Only the lines below, from the one with "flow/flow/cts_down.tcl (new file)" through the one with "set big [get_lib_cells", are to be written out, exactly.

━━ Provided data

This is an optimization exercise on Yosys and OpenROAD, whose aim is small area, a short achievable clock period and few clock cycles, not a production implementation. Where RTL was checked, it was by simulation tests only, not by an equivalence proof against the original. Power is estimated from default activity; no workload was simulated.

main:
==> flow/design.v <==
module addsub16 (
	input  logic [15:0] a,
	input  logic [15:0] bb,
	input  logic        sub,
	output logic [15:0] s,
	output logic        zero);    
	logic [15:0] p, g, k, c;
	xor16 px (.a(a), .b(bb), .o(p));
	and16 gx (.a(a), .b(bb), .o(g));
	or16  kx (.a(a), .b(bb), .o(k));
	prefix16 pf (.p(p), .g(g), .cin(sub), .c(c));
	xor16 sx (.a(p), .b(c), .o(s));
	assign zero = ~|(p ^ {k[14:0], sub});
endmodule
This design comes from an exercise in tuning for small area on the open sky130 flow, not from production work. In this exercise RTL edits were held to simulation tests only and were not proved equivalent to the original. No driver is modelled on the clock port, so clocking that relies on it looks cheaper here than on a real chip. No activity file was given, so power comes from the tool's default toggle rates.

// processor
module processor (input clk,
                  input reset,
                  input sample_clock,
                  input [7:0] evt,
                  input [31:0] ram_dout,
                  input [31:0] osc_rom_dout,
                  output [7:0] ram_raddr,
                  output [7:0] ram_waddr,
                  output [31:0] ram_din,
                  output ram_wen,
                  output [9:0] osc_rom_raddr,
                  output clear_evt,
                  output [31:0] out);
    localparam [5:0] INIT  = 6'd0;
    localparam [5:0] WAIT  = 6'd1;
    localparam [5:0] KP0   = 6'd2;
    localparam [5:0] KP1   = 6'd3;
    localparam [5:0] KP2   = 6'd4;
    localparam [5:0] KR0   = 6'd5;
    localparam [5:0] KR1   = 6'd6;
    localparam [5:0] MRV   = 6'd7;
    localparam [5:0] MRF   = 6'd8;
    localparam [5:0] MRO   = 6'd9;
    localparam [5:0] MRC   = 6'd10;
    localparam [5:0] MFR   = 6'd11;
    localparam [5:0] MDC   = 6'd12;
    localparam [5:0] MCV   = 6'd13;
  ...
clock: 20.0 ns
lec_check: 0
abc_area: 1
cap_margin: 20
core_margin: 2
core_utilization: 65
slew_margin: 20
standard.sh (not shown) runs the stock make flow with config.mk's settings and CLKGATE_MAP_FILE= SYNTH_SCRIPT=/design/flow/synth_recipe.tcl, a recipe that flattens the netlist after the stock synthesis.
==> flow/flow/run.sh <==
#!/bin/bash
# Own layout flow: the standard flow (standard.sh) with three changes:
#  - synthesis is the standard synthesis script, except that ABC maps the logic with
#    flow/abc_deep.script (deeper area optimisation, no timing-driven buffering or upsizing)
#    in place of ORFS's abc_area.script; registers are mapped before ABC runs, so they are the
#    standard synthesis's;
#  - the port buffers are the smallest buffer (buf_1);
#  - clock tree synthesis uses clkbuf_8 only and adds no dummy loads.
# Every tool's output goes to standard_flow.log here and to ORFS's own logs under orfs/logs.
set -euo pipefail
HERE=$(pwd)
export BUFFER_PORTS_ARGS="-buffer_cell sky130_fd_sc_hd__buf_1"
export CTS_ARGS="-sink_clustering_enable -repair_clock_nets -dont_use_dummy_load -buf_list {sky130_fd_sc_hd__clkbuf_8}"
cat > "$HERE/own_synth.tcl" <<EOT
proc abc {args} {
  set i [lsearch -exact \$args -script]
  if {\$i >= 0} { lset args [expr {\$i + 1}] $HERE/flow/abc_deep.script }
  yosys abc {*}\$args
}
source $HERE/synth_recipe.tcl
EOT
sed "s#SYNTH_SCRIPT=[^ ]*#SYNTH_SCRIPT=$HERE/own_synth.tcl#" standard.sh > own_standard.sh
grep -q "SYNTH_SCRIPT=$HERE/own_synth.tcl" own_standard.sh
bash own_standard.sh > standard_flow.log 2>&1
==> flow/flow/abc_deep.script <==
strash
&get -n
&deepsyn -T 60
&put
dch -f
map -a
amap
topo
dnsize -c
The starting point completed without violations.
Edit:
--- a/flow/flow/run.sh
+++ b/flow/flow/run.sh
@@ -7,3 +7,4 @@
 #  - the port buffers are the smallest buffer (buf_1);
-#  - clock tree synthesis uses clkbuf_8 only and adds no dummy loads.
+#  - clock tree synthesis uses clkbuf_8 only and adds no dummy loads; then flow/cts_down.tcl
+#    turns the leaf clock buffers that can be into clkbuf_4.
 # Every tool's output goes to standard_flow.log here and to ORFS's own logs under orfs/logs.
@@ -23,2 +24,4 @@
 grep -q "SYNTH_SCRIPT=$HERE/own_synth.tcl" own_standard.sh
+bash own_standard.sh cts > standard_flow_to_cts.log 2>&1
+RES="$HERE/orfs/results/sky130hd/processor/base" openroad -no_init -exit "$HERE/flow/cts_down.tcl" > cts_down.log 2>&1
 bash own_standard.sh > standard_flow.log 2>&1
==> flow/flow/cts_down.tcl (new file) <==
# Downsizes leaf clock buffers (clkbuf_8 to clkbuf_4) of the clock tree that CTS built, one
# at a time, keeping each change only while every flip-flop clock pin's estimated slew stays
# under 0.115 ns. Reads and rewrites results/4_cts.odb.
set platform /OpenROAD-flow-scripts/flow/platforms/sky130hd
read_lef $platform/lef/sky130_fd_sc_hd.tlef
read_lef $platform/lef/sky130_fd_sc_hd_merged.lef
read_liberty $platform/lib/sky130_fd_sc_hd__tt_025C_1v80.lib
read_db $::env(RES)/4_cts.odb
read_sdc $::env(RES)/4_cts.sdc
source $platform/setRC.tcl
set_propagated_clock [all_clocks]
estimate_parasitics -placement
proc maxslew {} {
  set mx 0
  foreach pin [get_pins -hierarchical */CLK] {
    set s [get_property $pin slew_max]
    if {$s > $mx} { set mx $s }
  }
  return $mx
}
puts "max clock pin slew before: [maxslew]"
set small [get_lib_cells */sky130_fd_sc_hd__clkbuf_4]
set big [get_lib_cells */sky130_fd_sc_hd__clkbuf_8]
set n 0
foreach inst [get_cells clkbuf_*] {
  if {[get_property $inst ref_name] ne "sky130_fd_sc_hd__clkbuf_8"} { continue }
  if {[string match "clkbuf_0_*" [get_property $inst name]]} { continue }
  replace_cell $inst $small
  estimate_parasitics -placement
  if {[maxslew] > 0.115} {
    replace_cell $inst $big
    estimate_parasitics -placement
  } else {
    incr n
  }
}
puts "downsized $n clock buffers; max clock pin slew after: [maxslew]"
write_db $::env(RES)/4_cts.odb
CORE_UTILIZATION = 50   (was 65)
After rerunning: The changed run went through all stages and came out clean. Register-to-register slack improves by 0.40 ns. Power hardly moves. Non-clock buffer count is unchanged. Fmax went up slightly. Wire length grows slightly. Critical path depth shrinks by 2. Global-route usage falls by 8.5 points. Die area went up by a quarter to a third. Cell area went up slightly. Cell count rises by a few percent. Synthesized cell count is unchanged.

━━━━

◆ **Written reply**
==> flow/flow/cts_down.tcl (new file) <==
# Downsizes leaf clock buffers (clkbuf_8 to clkbuf_4) of the clock tree that CTS built, one
# at a time, keeping each change only while every flip-flop clock pin's estimated slew stays
# under 0.115 ns. Reads and rewrites results/4_cts.odb.
set platform /OpenROAD-flow-scripts/flow/platforms/sky130hd
read_lef $platform/lef/sky130_fd_sc_hd.tlef
read_lef $platform/lef/sky130_fd_sc_hd_merged.lef
read_liberty $platform/lib/sky130_fd_sc_hd__tt_025C_1v80.lib
read_db $::env(RES)/4_cts.odb
read_sdc $::env(RES)/4_cts.sdc
source $platform/setRC.tcl
set_propagated_clock [all_clocks]
estimate_parasitics -placement
proc maxslew {} {
  set mx 0
  foreach pin [get_pins -hierarchical */CLK] {
    set s [get_property $pin slew_max]
    if {$s > $mx} { set mx $s }
  }
  return $mx
}
puts "max clock pin slew before: [maxslew]"
set small [get_lib_cells */sky130_fd_sc_hd__clkbuf_4]
set big [get_lib_cells */sky130_fd_sc_hd__clkbuf_8]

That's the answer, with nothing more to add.